Top of Entries shown

[src/hdl/assert_macros.svh]
// Assertion macros used by the top-level RTL file of the ready-queue scheduler.
// No dependencies; the bodies are empty when SYNTH is defined.
`ifndef ASSERT_MACROS_SVH
`define ASSERT_MACROS_SVH

`ifndef SYNTH
// Property check on a clock, held off during reset.
`define PRQ_ASSERT(label, clk, rst_n, prop, msg) \
	label: assert property (@(posedge clk) disable iff (!rst_n) (prop)) else $error(msg);
// Expression that must never be true, checked on a clock, held off during reset.
`define PRQ_NEVER(label, clk, rst_n, expr, msg) \
	label: assert property (@(posedge clk) disable iff (!rst_n) !(expr)) else $error(msg);
`else
`define PRQ_ASSERT(label, clk, rst_n, prop, msg)
`define PRQ_NEVER(label, clk, rst_n, expr, msg)
`endif

`endif

[src/hdl/prq_pkg.sv]
// Package of the ready-queue scheduler: sizes, codes, item types, state enum
// and pointer helpers. No dependencies.
package prq_pkg;

	localparam int LEVELS      = 8;
	localparam int QUEUE_DEPTH = 16;

	localparam int LVL_W  = (LEVELS > 1) ? $clog2(LEVELS) : 1;
	localparam int PTR_W  = $clog2(QUEUE_DEPTH);
	localparam int CNT_W  = $clog2(QUEUE_DEPTH + 1);
	localparam int SLOTS  = LEVELS * QUEUE_DEPTH;
	localparam int ADDR_W = $clog2(SLOTS);

	localparam int ID_W   = 8;
	localparam int REQ_W  = 2;
	localparam int PRIO_W = 4;
	localparam int STAT_W = 3;

	localparam logic [ID_W-1:0] IDLE_ID = 8'd1;

	localparam logic [REQ_W-1:0] REQ_ADD    = 2'd0;
	localparam logic [REQ_W-1:0] REQ_REMOVE = 2'd1;
	localparam logic [REQ_W-1:0] REQ_NEXT   = 2'd2;

	localparam logic [STAT_W-1:0] ST_OK        = 3'd0;
	localparam logic [STAT_W-1:0] ST_BAD_PRIO  = 3'd1;
	localparam logic [STAT_W-1:0] ST_FULL      = 3'd2;
	localparam logic [STAT_W-1:0] ST_NOT_FOUND = 3'd3;
	localparam logic [STAT_W-1:0] ST_IDLE      = 3'd4;

	typedef struct packed {
		logic [REQ_W-1:0]  req_type;
		logic [ID_W-1:0]   task_id;
		logic [PRIO_W-1:0] prio_level;
	} req_t;

	typedef struct packed {
		logic [ID_W-1:0]   chosen_id;
		logic [STAT_W-1:0] status;
	} rsp_t;

	typedef enum logic [2:0] {
		S_IDLE,
		S_DECODE,
		S_SCAN_RD,
		S_SCAN_CMP,
		S_SHIFT_RD,
		S_SHIFT_WR,
		S_PICK_WAIT,
		S_DONE
	} state_t;

	function automatic logic [PTR_W-1:0] ptr_inc(input logic [PTR_W-1:0] p);
		return (p == PTR_W'(QUEUE_DEPTH - 1)) ? '0 : p + PTR_W'(1);
	endfunction

	function automatic logic [PTR_W-1:0] ptr_dec(input logic [PTR_W-1:0] p);
		return (p == '0) ? PTR_W'(QUEUE_DEPTH - 1) : p - PTR_W'(1);
	endfunction

	// flat slot address: level * depth + pointer
	function automatic logic [ADDR_W-1:0] slot_addr(input logic [LVL_W-1:0] lvl,
			input logic [PTR_W-1:0] ptr);
		return ADDR_W'(lvl) * ADDR_W'(QUEUE_DEPTH) + ADDR_W'(ptr);
	endfunction

endpackage

[src/hdl/prq_ram.sv]
// Generic simple dual-port RAM: one write port, one registered read port.
// No dependencies.
module prq_ram #(
	parameter int WIDTH = 8,
	parameter int DEPTH = 128,
	localparam int AW = (DEPTH > 1) ? $clog2(DEPTH) : 1
) (
	input  logic             clk,
	input  logic             we,
	input  logic [AW-1:0]    waddr,
	input  logic [WIDTH-1:0] wdata,
	input  logic [AW-1:0]    raddr,
	output logic [WIDTH-1:0] rdata
);

	logic [WIDTH-1:0] mem [DEPTH];

	always_ff @(posedge clk) begin
		if (we) begin
			mem[waddr] <= wdata;
		end
		rdata <= mem[raddr];
	end

endmodule
===== src/hdl/pgdd_pkg.sv =====
// ----------------------------------------------------------------------------
// pgdd_pkg: shared types and constants for the diffusion-decay grid
// command/result payloads, opcodes, status codes, controller command bundle
// ----------------------------------------------------------------------------
package pgdd_pkg;

  localparam int X_CELLS_DEF = 16;
  localparam int Y_CELLS_DEF = 16;
  localparam int Z_CELLS_DEF = 16;

  localparam logic [1:0] OP_WRITE = 2'd0;
  localparam logic [1:0] OP_ADD   = 2'd1;
  localparam logic [1:0] OP_RUN   = 2'd2;
  localparam logic [1:0] OP_READ  = 2'd3;

  localparam logic [1:0] ST_OK    = 2'd0;
  localparam logic [1:0] ST_RANGE = 2'd1;
  localparam logic [1:0] ST_CLAMP = 2'd2;

  localparam logic [30:0] VAL_MAX = 31'h7FFF_FFFF;

  typedef struct packed {
    logic [1:0]         op;
    logic [3:0]         x_index;
    logic [3:0]         y_index;
    logic [3:0]         z_index;
    logic signed [31:0] amount;
    logic [7:0]         step_count;
  } request_t;

  typedef struct packed {
    logic [30:0] cell_value;
    logic [1:0]  status;
  } result_t;

  // controller -> datapath
  typedef struct packed {
    logic capture;    // latch request and sizes
    logic cell_rd;    // read addressed cell
    logic cell_wr;    // write / add back and present result
    logic sweep_start;// reset sweep counters
    logic sweep_en;   // advance compute sweep
    logic copy_start;
    logic copy_en;    // advance copy sweep
    logic clr_en;     // clearing pass
    logic run_done;   // present run result
  } dp_cmd_t;

  // datapath -> controller
  typedef struct packed {
    logic range_err;
    logic sweep_last;
    logic copy_last;
    logic clr_last;
    logic pipe_empty;
  } dp_stat_t;

endpackage
<file path="config.mk">
export PLATFORM = sky130hd
export DESIGN_NAME = masked_aes_sbox
export DESIGN_NICKNAME = d
export VERILOG_FILES = /design/src/hw/rtl/mas_pkg.sv /design/src/hw/rtl/masked_aes_sbox.sv
export SDC_FILE = /design/constraint.sdc
export NUM_CORES = 2
export LEC_CHECK = 0
export ABC_CLOCK_PERIOD_IN_PS = 13400
export BUFFER_PORTS_ARGS = -buffer_cell sky130_fd_sc_hd__buf_4
export CAP_MARGIN = 20
export CORE_UTILIZATION = 30
export CTS_CLUSTER_SIZE = 16
export DETAILED_ROUTE_END_ITERATION = 12
export SLEW_MARGIN = 40
export SYNTH_ARGS = -nofsm -noshare
export SYNTH_HDL_FRONTEND = slang
export SYNTH_SLANG_ARGS = --single-unit
</file>
<file path="constraint.sdc">
create_clock -name clk_i -period 13.4 [get_ports clk_i]
set_clock_uncertainty 0.05 [all_clocks]
set_input_delay 2.68 -clock clk_i [delete_from_list [all_inputs] [get_ports clk_i]]
set_output_delay 2.68 -clock clk_i [all_outputs]
set_load 0.005 [all_outputs]
</file>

Bottom of Entries shown

### Work required:
Please find every line in the records that contains the word "return", and copy it out.

### Reply to the task:
		return (p == PTR_W'(QUEUE_DEPTH - 1)) ? '0 : p + PTR_W'(1);
		return (p == '0) ? PTR_W'(QUEUE_DEPTH - 1) : p - PTR_W'(1);
		return ADDR_W'(lvl) * ADDR_W'(QUEUE_DEPTH) + ADDR_W'(ptr);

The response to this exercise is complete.